Baca juga: Warga Depok Tewas Setelah Ditolak 10 Rumah Sakit karena COVID-19

Ridwan Kamil juga mengimbau masyarakat yang dinyatakan positif COVID-19 dengan gejala ringan agar bersedia ditangani di level Puskesmas.

"Se-Jawa Barat ini pola pikirnya masih ke rumah sakit sehingga rumah sakit menjadi penuh, yang covid gejala sedang berat akhirnya banyak tidak mendapat tempat," katanya.

Menurutnya, berkaca pasa penanganan di Kabupaten Tasikmalaya, Puskesmas harus meningkatkan kualitas dan berani menangani pasien COVID-19.

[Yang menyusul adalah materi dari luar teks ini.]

File: config.mk
export PLATFORM = sky130hd
export DESIGN_NAME = alu
export DESIGN_NICKNAME = d
export VERILOG_FILES = /design/src/rtl/alu_pkg.sv /design/src/rtl/alu_addsub.sv /design/src/rtl/alu.sv
export SDC_FILE = /design/constraint.sdc
export NUM_CORES = 1
export LEC_CHECK = 0
export ABC_AREA = 1
export CORE_UTILIZATION = 45
export CTS_CLUSTER_SIZE = 40
export DETAILED_ROUTE_END_ITERATION = 16
export GPL_TIMING_DRIVEN = 0
export MAX_ROUTING_LAYER = met4
export PLACE_DENSITY = 0.71
export SLEW_MARGIN = 20
export SYNTH_ARGS = -nofsm -noshare
export SYNTH_HDL_FRONTEND = slang
export SYNTH_SLANG_ARGS = --single-unit
File: constraint.sdc
create_clock -name clk -period 3.51 [get_ports clk]
set_input_delay 0.5265 -clock clk [delete_from_list [all_inputs] [get_ports clk]]
set_output_delay 0.5265 -clock clk [all_outputs]
set_load 0.01 [all_outputs]
File: src/rtl/alu_pkg.sv
// Shared definitions for the ALU: function-select codes and the B-invert bit.
package alu_pkg;

   // F[2] inverts B and injects the adder carry-in, turning add into subtract
   localparam int unsigned INV_B = 2;
   localparam int unsigned F_W   = 3;

   typedef enum logic [F_W-1:0] {
      OP_AND  = 3'b000,
      OP_OR   = 3'b001,
      OP_ADD  = 3'b010,
      OP_RSVD = 3'b011,
      OP_ANDN = 3'b100,
      OP_ORN  = 3'b101,
      OP_SUB  = 3'b110,
      OP_SLT  = 3'b111
   } alu_op_e;

endpackage

File: src/rtl/alu_addsub.sv
// N-bit adder/subtractor with carry-out and signed overflow.
//   A, B   : operands (B is the uninverted operand)
//   sub    : 1 -> A - B (invert B, carry-in 1), 0 -> A + B
//   S      : N-bit sum/difference
//   carry  : adder carry-out (for subtract, 1 = no borrow)
//   ovf    : signed overflow of the subtraction A - B
module alu_addsub #(
   parameter int unsigned N = 32
) (
   input  logic [N-1:0] A,
   input  logic [N-1:0] B,
   input  logic         sub,
   output logic [N-1:0] S,
   output logic         carry,
   output logic         ovf
);

   logic [N-1:0] b_eff;
   logic [N:0]   full;

   // Sum computed one bit wider so the carry falls out of the top bit
   always_comb begin
      b_eff = sub ? ~B : B;
      full  = {1'b0, A} + {1'b0, b_eff} + (N+1)'(sub);
   end

   assign S     = full[N-1:0];
   assign carry = full[N];
   // Overflow of A - B: operand signs differ and result sign differs from A
   assign ovf   = (A[N-1] != B[N-1]) & (S[N-1] != A[N-1]);

endmodule

File: src/rtl/alu.sv
// Parameterized N-bit ALU with registered outputs (1-cycle latency).
//   clk    : clock, rising edge
//   reset  : synchronous active-high reset (Y=0, Cout=0, zf=1)
//   A, B   : operands
//   F      : function select, F[2] = invert B, F[1:0] = operation
//   Y      : registered result
//   Cout   : registered adder carry-out (valid for every F code)
//   zf     : registered zero flag of Y
module alu
   import alu_pkg::*;
#(
   parameter int unsigned N = 32
) (
   input  logic         clk,
   input  logic         reset,
   input  logic [N-1:0] A,
   input  logic [N-1:0] B,
   input  logic [2:0]   F,
   output logic [N-1:0] Y,
   output logic         Cout,
   output logic         zf
);

   logic         sub;
   logic [N-1:0] bb;
   logic [N-1:0] sum;
   logic         carry;
   logic         ovf;
   logic         lt;
   logic [N-1:0] y_next;

   assign sub = F[INV_B];
   assign bb  = sub ? ~B : B;

   alu_addsub #(.N(N)) u_addsub (
      .A     (A),
      .B     (B),
      .sub   (sub),
      .S     (sum),
      .carry (carry),
      .ovf   (ovf)
   );

   // Signed less-than: sign of A - B corrected for overflow
   assign lt = sum[N-1] ^ ovf;

   // Result mux
   always_comb begin
      y_next = '0;
      case (alu_op_e'(F))
         OP_AND,  OP_ANDN: y_next = A & bb;
         OP_OR,   OP_ORN:  y_next = A | bb;
         OP_ADD,  OP_SUB:  y_next = sum;
         OP_SLT:           y_next = N'(lt);
         OP_RSVD:          y_next = '0;
      endcase
   end

   // Output register
   always_ff @(posedge clk) begin
      if (reset) begin
         Y    <= '0;
         Cout <= 1'b0;
         zf   <= 1'b1;
      end else begin
         Y    <= y_next;
         Cout <= carry;
         zf   <= (y_next == '0);
      end
   end

endmodule

# Word-level counts from Yosys, hierarchy flattened
# Index checks and enable logic that the tools add are counted.
[classes]
reduce_logical = 5
order_cmp = 0
mux = 2
n_shift = 0
n_mul = 0
n_eq_ne = 9
div = 0
addsub = 2
n_bitwise = 5
[ops]
columns = ["operator", "count"]
rows = [
  ["$pmux W32 S5", 1],
  ["$add A32 B32 Y33", 1],
  ["$add A33 B1 Y33", 1],
  ["$and A32 B32 Y32", 1],
  ["$logic_not A32 Y1", 1],
  ["$mux W32", 1],
  ["$not A32 Y32", 1],
  ["$or A32 B32 Y32", 1],
  ["$eq A3 B3 Y1 const B", 4],
  ["$eq A3 B2 Y1 const B", 2],
  ["$reduce_or A2 Y1", 3],
  ["$eq A3 B1 Y1 const B", 1],
  ["$logic_not A3 Y1", 1],
  ["$ne A1 B1 Y1", 2],
  ["$and A1 B1 Y1", 1],
  ["$xor A1 B1 Y1", 1],
]
[totals]
mem_bits_ro = 0
memories = 0
inputBits = 69
latchBits = 0
regBits = 34
mem_bits_rw = 0
word_cells = 26

# Depth between registers and ports, before layout
[logic_depth]
word_depth = 9
depth_mapped = 24
depth_no_buf = 24

# Hierarchy
# A second synthesis with hierarchy kept.
[hier_totals]
cells_unflattened = 813
area_unflattened_um2 = 4764.6
[by_module_without_submodules]
columns = ["module", "cells_per_inst", "instances", "seq_area_each_um2", "area_per_inst_um2"]
rows = [
  ["alu", 395, 1, 680.7, 2393.5],
  ["alu_addsub", 418, 1, 0.0, 2371.0],
]

# Least setup slack after synthesis
# No wires, ideal clock.
[synth_path]
kind = "in2reg"
startpoint = "input port F[2]"
endpoint = "register zf"
setup_ps = 58
path_slack_ps = 502
path_stages = 23
arrival_time_ps = 2950
path_buffers = 2
cell_sequence = "buf_4 -> buf_1 -> xnor2_1 -> fa_1 -> inv_2 -> nand2_1 -> nand2_1 -> nand3_1 -> nand2_1 -> nand2_1 -> nand2_2 -> nand2_1 -> nand2_1 -> nand2_1 -> nand3_1 -> nand2_1 -> nand2_1 -> nand2_1 -> nor2_1 -> nand2_1 -> nor2_1 -> nand2_1 -> nand2_1"
[synth_between]
elab_chain_cells = 8
[synth_rtl]
columns = ["item", "line_no", "source"]
rows = [
  ["start: declaration", "alu.sv:18", "input logic [2:0] F,"],
  ["$mux W32", "alu_addsub.sv:23, alu.sv:33", ""],
  ["$add A32 B32 Y33", "alu_addsub.sv:24", "full = {1'b0, A} + {1'b0, b_eff} + (N+1)'(sub);"],
  ["$add A33 B1 Y33", "alu_addsub.sv:24", ""],
  ["$ne A1 B1 Y1", "alu_addsub.sv:30", "assign ovf = (A[N-1] != B[N-1]) & (S[N-1] != A[N-1]);"],
  ["$and A1 B1 Y1", "alu_addsub.sv:30", ""],
  ["$xor A1 B1 Y1", "alu.sv:45", "assign lt = sum[N-1] ^ ovf;"],
  ["$pmux W32 S5 (*)", "alu.sv:50", "case (alu_op_e'(F))"],
  ["$logic_not A32 Y1 (*)", "alu.sv:68", "zf <= (y_next == '0);"],
  ["end signal: assignment", "alu.sv:68", ""],
  ["end: declaration", "alu.sv:21", "output logic zf"],
]
# Mark *: on every way between the ends. The rest lies on a longest branch, timed or not.
# A chain may end at the register's enable or synchronous reset.

# Final worst setup path
[layout_path]
startpoint = "input port B[0]"
endpoint = "register zf"
[layout_between]
elab_chain_cells = 9
[layout_rtl]
columns = ["item", "line_no", "source"]
rows = [
  ["start: declaration", "alu.sv:17", "input logic [N-1:0] B,"],
  ["$not A32 Y32", "alu_addsub.sv:23, alu.sv:33", ""],
  ["$mux W32 (*)", "alu_addsub.sv:23, alu.sv:33", ""],
  ["$add A32 B32 Y33", "alu_addsub.sv:24", ""],
  ["$add A33 B1 Y33", "alu_addsub.sv:24", ""],
  ["$ne A1 B1 Y1", "alu_addsub.sv:30", ""],
  ["$and A1 B1 Y1", "alu_addsub.sv:30", ""],
  ["$xor A1 B1 Y1", "alu.sv:45", ""],
  ["$pmux W32 S5 (*)", "alu.sv:50", ""],
  ["$logic_not A32 Y1 (*)", "alu.sv:68", ""],
]
# Marks and branches as above.

==> impl_metrics.py <==
metrics = {
    "outcome": {
        "status": "complete, no violations",
    },
    "synthesis": {
        "syn_nets": 1030,
        "synth_top_area_frac": 0.2182,
        "ys_ff_latch": 34,
        "syn_area_sq_um": 5040,
        "postSynthAreaPerCell_sq_um": 5.625,
        "synth_area_leaders": "nand2_1 (22%), ha_1 (16%), dfxtp_1 (14%), inv_1 (12%), nor2_1 (6.8%)",
        "synth.largest_area_cell": "nand2_1",
        "ys_seq_area_frac": 0.1351,
        "synthCells": 896,
        "synth_cell_types": 38,
        "ys_warn_count": 0,
    },
    "pwr": {
        "p_per_area_nw_per_um2": 296.2,
        "ir_worst_vdd_uv": 245.9,
        "leakage_uw": 0.003425,
    },
    "sta": {
        "finalSetupTns_ns": 0,
        "timing.fmax_mhz": 306.1,
        "worstMarginPinSlew_ns": 0.6654,
        "hold_viol": 0,
        "period_needed_ns": 3.267,
        "fin_ws_ns": 0.2433,
        "rsz0062_at_grt": "no",
        "max_slew_margin": 0.5564,
        "holdWs_ns": 0.6583,
        "final_max_slew_viol_count": 0,
        "layout_worst_path_cycle_share": 0.9307,
        "setup_violations": 0,
    },
    "global_routing": {
        "busiest_layer": "met2",
        "grt_use_met3": 0.02966,
        "met2_usage": 0.4299,
        "grt_pass1_wl_um": 24420,
        "grt_max_degree": 12,
        "met1_usage": 0.4022,
        "antenna_found_initial": 1,
        "track_usage": 0.2827,
        "overflow": 0,
        "grt_pass1_vias": 4910,
    },
    "clocking": {
        "clkSinkCount": 34,
        "clockBufferDepth": 2,
        "post_cts_buffers": 0,
        "h-tree-depth": 2,
        "cts_tree": "built",
        "path_clk_slew_ns": 0.07,
        "clockRootBuffer": "clkbuf_8",
        "cts_buffers": 5,
    },
    "cells_and_area": {
        "nets": 1137,
        "fin_cells": 1145,
        "final_core_util": 0.5817,
        "area_growth_pct": 25.67,
        "fill_cells": 1160,
        "drive_gt1_frac": 0.05777,
    },
    "placement": {
        "post-dp-hpwl_um": 12850,
        "place_ws_ns": -0.4678,
        "placed_cells": 1136,
        "io_buffers": 100,
        "gp_congestion": 1.016,
    },
    "detailed_routing": {
        "wl_per_cell_um": 13.66,
        "drt_wl_total_um": 15640,
        "avgViaCountPerCell": 4.924,
        "vias": 5638,
        "drt_iter0_drc": 447,
        "drtPass1Iterations": 5,
        "antenna_left": 0,
        "drt_drc_violations_left": 0,
    },
    "critical_path": {
        "cpMaxStageDelayCell": "clkdlybuf4s50_1",
        "arrival_ns": 3.51,
        "path_cells": "clkdlybuf4s50_1 > inv_1 > nor2_1 > nor2_2 > inv_1 > fa_1 > inv_2 > nand2_1 > nand2_1 > nand3_1 > nand2_1 > nand2_1 > nand2_2 > nand3b_1 > nand2_1 > nand2_1 > nand3_1 > nand3_1 > nor2_1 > nand2_1 > nor2_1 > nand2_1 > nand2_1",
        "start_kind": "input port",
        "worstPathMaxFanout": 4,
        "slowest_delay_ns": 0.48,
        "crit_required_ns": 3.75,
        "cpMostUsedCell": "nand2_1",
        "end_kind": "flip-flop",
        "critical_path_class": "in -> reg",
    },
    "worst_hold_path": {
        "hold_start": "reset",
        "holdPathEnd": "zf$_SDFF_PP1_",
        "hold_path_class": "in -> reg",
        "hold_depth": 3,
    },
    "floorplan": {
        "die_w_um": 107.8,
        "pin_count": 103,
        "fp.coreArea_sq_um": 10890,
        "die_h_um": 107.8,
        "initial_core_util": 0.4629,
        "rows": 38,
        "dieArea_sq_um": 11630,
    },
    "job": {
        "cap_viol_max_count": 0,
    },
}
through the flow:
step / area [sq um] / power [uW]
floorplan: 5040 / 1125
global placement: 6216 / 1473
detailed placement: 6216 / 1477
CTS: 6339 / 1867
global route: 6331 / 2023
finish: 6334 / 1876
routing by layer:
metal	share of wire	wire, um
met5	0	0
met4	0.012	191
met3	0.073	1148
met2	0.43	6656
met1	0.49	7643
cell usage after synthesis, drive strengths merged:
cell type,n
nand3b,9
a21oi,29
nor4,1
nand2,301
a2111oi,1
o21bai,3
or2,11
buf,8
clkbuf,8
and3,1
o22ai,2
nand4,5
fa,1
ha,64
xnor2,32
a31oi,16
nand3,69
nor3,5
inv,180
o21ai,17
o211ai,1
dfxtp,34
nor2,96
and2,1
o21a,1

"Dengan konsep memindahkan covid gejala ringan ke rumah sakit, bisa di Puskesmas, Gedung Negara," katanya.

Wali Kota Depok Mohammad Idris angkat bicara terkait adanya laporan pasien COVID-19 meninggal di taksi online akibat ditolak 10 rumah sakit. Idris menuturkan mulanya penanganan awalnya pasien tersebut ada di salah satu rumah sakit di Depok.

“Itu tadi karena kan penanganan awalnya di salah satu rumah sakit di Kota Depok. Di sini juga mau diklarifikasi, katanya si pasien diminta duit. Akhirnya dia nyari tempat lain, nah tempat lain juga penuh,” kata Idris, Selasa, 19 Januari 2021.

Keluarga pasien tersebut sudah menghubungi sejumlah rumah sakit namun memang kondisinya penuh. Kemudian akhirnya mencari ambulans.

Malangnya, ambulans pun saat itu terpakai semua sehingga pasien inisiatif mencari taksi online.

“Dihubungi semua ambulans ternyata dipakai malam itu. Akhirnya dia inisiatif untuk ambil grab, dia pulang ke rumah kita tangani, tapi di tengah jalan belum sampai rumah sudah meninggal. Itu kondisinya seperti itu,” katanya.